Activity —
Once the line with "crit share post-route: 79.60%" is found in the entries below, repeat it and each following line exactly, up to and including the line with "met3 Usage GRT: 2.656%". Add no other lines.

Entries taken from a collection

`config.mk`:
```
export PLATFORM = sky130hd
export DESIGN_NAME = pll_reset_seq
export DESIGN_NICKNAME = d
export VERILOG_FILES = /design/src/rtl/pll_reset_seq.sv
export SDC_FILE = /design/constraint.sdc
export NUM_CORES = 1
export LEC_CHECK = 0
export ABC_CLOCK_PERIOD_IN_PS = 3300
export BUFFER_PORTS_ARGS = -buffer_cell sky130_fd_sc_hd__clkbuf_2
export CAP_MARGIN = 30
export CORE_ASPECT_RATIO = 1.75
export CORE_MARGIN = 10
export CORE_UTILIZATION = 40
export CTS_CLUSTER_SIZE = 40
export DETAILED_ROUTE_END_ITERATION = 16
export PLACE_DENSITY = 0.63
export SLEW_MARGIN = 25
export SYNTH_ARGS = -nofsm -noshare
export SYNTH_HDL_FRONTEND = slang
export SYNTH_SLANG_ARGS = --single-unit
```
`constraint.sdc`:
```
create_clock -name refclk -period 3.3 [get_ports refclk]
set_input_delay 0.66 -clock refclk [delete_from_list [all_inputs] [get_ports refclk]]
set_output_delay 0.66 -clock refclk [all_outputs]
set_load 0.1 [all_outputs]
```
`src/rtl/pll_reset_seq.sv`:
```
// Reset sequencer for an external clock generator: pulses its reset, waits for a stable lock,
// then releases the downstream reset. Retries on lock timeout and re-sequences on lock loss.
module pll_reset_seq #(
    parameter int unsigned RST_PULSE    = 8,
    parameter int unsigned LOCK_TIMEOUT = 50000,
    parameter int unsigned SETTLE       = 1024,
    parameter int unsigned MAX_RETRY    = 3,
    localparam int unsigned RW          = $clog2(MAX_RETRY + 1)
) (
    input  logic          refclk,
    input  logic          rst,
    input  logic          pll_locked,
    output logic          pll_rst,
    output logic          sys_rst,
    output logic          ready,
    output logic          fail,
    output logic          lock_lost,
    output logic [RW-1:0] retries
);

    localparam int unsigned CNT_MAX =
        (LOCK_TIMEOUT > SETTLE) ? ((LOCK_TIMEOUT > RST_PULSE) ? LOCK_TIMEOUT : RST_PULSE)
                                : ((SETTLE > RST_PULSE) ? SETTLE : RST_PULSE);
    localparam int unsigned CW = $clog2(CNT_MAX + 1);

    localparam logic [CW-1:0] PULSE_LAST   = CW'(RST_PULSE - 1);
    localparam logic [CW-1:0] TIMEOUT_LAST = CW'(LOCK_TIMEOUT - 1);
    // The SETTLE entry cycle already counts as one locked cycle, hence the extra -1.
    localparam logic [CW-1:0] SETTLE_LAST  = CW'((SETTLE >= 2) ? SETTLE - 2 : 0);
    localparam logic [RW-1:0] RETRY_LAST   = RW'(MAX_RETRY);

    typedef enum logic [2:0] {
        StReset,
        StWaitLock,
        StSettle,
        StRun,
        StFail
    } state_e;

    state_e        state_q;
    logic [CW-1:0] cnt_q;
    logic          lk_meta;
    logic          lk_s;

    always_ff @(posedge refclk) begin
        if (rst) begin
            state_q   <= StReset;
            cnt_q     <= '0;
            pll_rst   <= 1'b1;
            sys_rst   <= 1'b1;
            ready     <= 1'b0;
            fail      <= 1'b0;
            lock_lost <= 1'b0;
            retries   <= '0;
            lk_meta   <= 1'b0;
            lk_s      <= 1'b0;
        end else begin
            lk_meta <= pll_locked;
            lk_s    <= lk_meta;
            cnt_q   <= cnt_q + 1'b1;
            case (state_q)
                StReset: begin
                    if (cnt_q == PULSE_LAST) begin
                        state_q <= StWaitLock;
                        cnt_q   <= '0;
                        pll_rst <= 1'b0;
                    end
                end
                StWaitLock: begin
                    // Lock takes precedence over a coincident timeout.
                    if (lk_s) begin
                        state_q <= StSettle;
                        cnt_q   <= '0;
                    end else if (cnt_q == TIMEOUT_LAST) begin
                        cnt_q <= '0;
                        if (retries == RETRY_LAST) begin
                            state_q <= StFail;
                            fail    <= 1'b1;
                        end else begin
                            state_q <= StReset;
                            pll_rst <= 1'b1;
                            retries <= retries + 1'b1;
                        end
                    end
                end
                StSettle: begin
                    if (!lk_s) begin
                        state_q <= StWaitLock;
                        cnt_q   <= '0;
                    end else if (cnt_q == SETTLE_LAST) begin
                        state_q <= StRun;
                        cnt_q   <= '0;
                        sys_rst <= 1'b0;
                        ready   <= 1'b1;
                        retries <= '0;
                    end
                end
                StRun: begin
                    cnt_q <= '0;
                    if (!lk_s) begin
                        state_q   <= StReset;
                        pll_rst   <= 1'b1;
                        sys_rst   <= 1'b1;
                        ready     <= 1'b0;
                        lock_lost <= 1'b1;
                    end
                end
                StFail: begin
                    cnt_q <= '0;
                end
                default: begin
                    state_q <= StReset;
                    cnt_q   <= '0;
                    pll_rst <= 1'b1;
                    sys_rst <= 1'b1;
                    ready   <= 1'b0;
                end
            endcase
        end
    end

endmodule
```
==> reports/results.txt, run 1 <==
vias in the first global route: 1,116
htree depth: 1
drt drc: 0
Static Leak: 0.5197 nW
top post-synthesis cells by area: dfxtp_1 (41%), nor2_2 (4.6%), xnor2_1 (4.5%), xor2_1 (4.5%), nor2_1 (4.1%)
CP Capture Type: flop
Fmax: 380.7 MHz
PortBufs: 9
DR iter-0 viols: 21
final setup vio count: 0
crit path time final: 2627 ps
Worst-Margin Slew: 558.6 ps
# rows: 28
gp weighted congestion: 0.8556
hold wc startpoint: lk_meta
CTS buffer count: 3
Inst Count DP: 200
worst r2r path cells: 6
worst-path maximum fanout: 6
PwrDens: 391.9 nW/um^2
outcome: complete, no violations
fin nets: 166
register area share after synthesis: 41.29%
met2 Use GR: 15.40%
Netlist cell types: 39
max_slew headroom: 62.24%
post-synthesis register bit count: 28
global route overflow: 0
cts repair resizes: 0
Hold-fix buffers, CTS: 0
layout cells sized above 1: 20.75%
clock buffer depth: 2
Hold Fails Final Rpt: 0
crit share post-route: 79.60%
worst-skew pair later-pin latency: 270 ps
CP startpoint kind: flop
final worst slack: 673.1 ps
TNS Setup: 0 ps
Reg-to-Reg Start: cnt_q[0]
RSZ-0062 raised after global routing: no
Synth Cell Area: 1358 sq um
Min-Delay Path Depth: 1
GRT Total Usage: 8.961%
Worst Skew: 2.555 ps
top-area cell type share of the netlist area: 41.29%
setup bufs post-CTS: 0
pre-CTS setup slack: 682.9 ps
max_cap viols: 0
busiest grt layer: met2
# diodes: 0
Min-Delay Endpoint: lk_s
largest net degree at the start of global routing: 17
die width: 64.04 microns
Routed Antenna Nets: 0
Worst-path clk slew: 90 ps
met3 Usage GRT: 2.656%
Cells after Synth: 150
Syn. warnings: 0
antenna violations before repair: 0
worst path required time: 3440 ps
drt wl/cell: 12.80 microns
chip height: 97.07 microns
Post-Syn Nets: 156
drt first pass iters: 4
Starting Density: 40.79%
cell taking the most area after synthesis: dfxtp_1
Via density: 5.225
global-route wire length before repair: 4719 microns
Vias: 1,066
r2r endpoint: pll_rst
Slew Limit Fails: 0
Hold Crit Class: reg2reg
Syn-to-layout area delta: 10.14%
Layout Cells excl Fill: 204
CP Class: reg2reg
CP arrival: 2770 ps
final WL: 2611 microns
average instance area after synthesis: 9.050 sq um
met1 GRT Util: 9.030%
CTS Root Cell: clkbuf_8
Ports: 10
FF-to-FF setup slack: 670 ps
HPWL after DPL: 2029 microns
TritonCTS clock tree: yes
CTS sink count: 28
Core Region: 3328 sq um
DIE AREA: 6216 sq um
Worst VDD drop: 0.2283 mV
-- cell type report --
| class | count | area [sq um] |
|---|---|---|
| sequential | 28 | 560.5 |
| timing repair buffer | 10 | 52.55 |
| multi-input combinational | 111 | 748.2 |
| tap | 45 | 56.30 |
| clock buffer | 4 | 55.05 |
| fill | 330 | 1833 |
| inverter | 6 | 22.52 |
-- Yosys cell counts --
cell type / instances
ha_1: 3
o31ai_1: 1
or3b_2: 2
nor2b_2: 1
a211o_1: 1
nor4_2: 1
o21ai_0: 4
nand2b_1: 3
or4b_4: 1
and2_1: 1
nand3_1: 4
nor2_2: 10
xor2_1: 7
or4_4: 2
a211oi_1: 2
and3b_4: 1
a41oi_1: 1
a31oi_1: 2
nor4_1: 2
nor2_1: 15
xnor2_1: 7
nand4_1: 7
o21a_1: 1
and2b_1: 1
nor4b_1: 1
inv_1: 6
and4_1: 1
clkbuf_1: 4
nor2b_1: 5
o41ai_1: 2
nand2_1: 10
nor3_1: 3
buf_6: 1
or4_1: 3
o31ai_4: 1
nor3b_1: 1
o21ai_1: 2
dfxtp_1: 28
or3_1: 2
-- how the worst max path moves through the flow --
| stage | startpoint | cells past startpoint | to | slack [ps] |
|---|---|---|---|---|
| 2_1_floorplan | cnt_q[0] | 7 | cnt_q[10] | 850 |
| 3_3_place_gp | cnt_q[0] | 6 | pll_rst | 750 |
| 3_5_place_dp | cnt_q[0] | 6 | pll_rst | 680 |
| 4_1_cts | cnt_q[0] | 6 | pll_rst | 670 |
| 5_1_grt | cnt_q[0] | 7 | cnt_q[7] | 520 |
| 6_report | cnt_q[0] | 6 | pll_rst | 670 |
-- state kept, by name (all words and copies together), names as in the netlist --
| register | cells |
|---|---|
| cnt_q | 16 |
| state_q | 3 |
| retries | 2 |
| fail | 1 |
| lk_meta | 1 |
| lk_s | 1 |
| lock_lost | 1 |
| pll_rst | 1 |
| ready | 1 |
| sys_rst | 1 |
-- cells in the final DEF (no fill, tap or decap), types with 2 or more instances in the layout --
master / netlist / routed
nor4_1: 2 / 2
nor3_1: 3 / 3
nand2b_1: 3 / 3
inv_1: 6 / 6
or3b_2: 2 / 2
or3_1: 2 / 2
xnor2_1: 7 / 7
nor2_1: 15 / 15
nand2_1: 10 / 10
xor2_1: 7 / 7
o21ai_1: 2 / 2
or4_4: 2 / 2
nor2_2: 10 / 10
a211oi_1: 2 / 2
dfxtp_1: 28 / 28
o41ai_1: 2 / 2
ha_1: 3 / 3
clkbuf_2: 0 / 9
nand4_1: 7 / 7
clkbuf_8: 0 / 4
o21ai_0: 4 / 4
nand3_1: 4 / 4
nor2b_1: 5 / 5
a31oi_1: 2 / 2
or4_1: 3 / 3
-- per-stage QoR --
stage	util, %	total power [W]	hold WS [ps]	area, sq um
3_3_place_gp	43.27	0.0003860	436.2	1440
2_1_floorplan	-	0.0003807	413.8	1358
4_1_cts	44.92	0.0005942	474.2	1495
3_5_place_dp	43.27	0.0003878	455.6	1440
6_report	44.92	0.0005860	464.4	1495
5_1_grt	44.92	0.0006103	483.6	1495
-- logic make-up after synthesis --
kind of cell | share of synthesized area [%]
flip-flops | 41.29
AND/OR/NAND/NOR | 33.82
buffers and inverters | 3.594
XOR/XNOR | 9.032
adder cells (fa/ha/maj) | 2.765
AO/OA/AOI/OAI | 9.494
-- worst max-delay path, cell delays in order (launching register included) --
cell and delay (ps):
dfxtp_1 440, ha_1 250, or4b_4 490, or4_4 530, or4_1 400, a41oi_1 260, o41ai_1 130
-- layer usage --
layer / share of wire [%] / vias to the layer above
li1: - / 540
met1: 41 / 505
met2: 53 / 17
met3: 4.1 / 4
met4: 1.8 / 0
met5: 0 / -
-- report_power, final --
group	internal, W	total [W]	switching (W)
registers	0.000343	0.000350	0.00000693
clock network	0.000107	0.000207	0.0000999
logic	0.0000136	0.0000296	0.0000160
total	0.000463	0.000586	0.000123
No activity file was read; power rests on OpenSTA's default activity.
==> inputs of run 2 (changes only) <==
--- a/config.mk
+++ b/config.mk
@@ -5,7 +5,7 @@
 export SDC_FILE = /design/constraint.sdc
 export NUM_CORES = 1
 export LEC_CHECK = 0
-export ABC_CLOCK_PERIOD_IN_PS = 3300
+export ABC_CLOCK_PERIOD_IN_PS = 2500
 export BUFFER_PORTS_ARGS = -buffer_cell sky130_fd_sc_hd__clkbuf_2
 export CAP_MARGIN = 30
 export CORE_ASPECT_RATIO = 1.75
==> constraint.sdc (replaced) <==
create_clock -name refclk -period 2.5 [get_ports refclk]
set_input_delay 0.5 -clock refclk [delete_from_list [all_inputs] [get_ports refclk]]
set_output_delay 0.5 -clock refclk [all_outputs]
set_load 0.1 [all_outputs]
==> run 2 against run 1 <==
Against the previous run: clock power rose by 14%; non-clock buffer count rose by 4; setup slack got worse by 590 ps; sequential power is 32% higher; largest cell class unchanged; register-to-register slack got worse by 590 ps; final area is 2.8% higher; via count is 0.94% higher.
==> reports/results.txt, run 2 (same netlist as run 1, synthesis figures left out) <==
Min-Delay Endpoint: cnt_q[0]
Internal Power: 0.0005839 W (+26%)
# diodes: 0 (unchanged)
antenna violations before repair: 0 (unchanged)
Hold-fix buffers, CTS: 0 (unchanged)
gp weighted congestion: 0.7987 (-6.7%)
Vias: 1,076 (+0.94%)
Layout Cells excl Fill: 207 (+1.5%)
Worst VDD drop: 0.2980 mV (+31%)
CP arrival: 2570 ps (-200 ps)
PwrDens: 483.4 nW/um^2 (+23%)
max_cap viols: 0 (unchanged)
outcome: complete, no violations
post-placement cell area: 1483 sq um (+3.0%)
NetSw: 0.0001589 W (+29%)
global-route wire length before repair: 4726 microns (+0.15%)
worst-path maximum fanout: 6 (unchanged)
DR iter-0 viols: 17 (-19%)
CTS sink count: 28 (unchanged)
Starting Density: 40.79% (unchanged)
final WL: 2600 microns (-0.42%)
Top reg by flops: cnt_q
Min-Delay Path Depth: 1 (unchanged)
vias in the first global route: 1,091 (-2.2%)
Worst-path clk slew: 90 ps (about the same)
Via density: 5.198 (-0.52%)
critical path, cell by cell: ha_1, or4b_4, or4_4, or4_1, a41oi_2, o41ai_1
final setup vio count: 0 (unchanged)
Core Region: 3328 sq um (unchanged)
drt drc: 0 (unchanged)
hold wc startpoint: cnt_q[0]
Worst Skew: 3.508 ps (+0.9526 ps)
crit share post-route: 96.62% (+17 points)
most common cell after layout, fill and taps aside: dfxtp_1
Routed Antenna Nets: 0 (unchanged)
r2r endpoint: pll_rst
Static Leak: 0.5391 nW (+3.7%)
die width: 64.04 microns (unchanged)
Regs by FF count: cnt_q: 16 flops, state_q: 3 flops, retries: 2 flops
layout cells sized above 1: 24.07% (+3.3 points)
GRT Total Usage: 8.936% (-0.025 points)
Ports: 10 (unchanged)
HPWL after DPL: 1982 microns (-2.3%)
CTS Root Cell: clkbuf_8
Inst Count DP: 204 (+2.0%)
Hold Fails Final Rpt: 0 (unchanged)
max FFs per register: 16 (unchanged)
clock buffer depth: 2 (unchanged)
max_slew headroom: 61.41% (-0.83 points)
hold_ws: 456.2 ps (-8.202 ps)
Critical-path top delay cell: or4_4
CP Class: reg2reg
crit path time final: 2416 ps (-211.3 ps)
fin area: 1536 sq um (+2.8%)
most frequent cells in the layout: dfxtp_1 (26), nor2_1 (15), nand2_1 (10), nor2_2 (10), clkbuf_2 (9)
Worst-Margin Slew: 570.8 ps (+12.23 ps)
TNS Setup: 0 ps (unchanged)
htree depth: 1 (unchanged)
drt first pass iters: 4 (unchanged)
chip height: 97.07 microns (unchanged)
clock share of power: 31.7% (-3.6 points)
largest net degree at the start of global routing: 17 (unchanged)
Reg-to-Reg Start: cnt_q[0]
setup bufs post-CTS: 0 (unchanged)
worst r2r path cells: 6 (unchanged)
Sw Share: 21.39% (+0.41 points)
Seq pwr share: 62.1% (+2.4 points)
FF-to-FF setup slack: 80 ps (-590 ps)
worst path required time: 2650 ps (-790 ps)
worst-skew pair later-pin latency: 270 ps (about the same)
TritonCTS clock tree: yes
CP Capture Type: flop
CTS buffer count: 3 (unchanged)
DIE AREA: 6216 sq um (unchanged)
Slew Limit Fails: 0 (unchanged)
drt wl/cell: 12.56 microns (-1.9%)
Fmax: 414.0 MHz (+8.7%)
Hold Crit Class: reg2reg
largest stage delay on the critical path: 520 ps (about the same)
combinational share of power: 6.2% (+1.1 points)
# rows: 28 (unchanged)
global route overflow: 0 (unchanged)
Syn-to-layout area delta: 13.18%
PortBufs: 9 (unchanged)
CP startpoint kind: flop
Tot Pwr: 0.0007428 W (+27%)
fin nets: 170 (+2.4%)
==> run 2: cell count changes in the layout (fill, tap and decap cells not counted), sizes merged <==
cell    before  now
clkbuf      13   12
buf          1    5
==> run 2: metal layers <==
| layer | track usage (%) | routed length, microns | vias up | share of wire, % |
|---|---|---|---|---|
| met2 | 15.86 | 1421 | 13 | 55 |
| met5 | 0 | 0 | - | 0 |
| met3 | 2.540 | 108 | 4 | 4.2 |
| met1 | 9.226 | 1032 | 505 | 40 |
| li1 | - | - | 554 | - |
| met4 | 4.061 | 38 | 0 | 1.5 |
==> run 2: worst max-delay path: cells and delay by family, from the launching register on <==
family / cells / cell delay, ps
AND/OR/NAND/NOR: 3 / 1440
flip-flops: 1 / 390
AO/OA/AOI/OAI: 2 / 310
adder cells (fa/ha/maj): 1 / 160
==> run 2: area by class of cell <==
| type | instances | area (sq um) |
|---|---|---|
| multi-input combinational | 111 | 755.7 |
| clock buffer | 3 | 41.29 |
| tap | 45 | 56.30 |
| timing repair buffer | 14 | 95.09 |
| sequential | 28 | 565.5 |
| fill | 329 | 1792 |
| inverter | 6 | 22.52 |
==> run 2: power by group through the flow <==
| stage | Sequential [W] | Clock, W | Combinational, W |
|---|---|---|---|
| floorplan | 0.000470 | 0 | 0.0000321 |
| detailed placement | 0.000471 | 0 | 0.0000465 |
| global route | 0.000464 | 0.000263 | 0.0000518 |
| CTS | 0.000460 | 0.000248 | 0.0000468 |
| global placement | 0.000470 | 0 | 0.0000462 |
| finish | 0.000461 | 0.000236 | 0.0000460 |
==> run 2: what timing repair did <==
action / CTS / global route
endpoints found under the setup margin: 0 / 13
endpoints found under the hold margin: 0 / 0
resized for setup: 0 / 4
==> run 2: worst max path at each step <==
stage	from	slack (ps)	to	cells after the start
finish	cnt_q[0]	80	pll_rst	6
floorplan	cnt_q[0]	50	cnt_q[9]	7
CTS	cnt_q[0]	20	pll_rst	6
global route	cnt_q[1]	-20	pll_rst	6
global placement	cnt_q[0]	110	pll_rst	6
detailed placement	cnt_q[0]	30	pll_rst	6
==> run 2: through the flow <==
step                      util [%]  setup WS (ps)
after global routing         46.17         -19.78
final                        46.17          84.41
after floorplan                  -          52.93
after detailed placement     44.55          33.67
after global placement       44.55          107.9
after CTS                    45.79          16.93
---
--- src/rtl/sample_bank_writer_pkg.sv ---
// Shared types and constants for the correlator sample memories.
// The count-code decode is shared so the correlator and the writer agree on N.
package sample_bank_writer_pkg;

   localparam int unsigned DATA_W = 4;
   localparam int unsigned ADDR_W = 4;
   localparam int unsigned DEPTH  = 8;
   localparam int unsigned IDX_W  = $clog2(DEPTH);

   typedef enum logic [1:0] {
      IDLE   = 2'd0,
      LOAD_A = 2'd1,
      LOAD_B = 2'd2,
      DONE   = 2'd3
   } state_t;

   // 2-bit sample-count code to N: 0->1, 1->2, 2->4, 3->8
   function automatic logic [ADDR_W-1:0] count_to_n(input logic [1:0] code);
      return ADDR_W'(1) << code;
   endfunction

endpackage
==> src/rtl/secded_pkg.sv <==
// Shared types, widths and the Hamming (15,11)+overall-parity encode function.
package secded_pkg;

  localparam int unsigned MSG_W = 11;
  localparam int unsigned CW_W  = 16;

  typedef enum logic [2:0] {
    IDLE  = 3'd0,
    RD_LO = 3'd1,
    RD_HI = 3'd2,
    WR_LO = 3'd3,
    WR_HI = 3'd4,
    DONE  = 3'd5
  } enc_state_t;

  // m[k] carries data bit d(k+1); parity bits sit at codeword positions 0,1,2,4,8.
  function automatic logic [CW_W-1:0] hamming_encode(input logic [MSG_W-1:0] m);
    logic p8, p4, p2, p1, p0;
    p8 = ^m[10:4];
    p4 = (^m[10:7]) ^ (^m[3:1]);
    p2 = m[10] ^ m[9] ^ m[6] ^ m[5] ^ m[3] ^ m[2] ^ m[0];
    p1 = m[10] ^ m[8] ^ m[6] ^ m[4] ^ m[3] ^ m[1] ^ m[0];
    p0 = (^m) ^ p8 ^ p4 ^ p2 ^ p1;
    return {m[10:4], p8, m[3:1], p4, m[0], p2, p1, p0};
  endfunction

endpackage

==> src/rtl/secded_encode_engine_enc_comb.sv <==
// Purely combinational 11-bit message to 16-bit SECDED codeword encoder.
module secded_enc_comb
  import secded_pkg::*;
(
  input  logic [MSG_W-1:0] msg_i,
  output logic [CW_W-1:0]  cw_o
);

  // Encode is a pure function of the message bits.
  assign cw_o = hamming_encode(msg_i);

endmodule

Problem solution —
crit share post-route: 79.60%
worst-skew pair later-pin latency: 270 ps
CP startpoint kind: flop
final worst slack: 673.1 ps
TNS Setup: 0 ps
Reg-to-Reg Start: cnt_q[0]
RSZ-0062 raised after global routing: no
Synth Cell Area: 1358 sq um
Min-Delay Path Depth: 1
GRT Total Usage: 8.961%
Worst Skew: 2.555 ps
top-area cell type share of the netlist area: 41.29%
setup bufs post-CTS: 0
pre-CTS setup slack: 682.9 ps
max_cap viols: 0
busiest grt layer: met2
# diodes: 0
Min-Delay Endpoint: lk_s
largest net degree at the start of global routing: 17
die width: 64.04 microns
Routed Antenna Nets: 0
Worst-path clk slew: 90 ps
met3 Usage GRT: 2.656%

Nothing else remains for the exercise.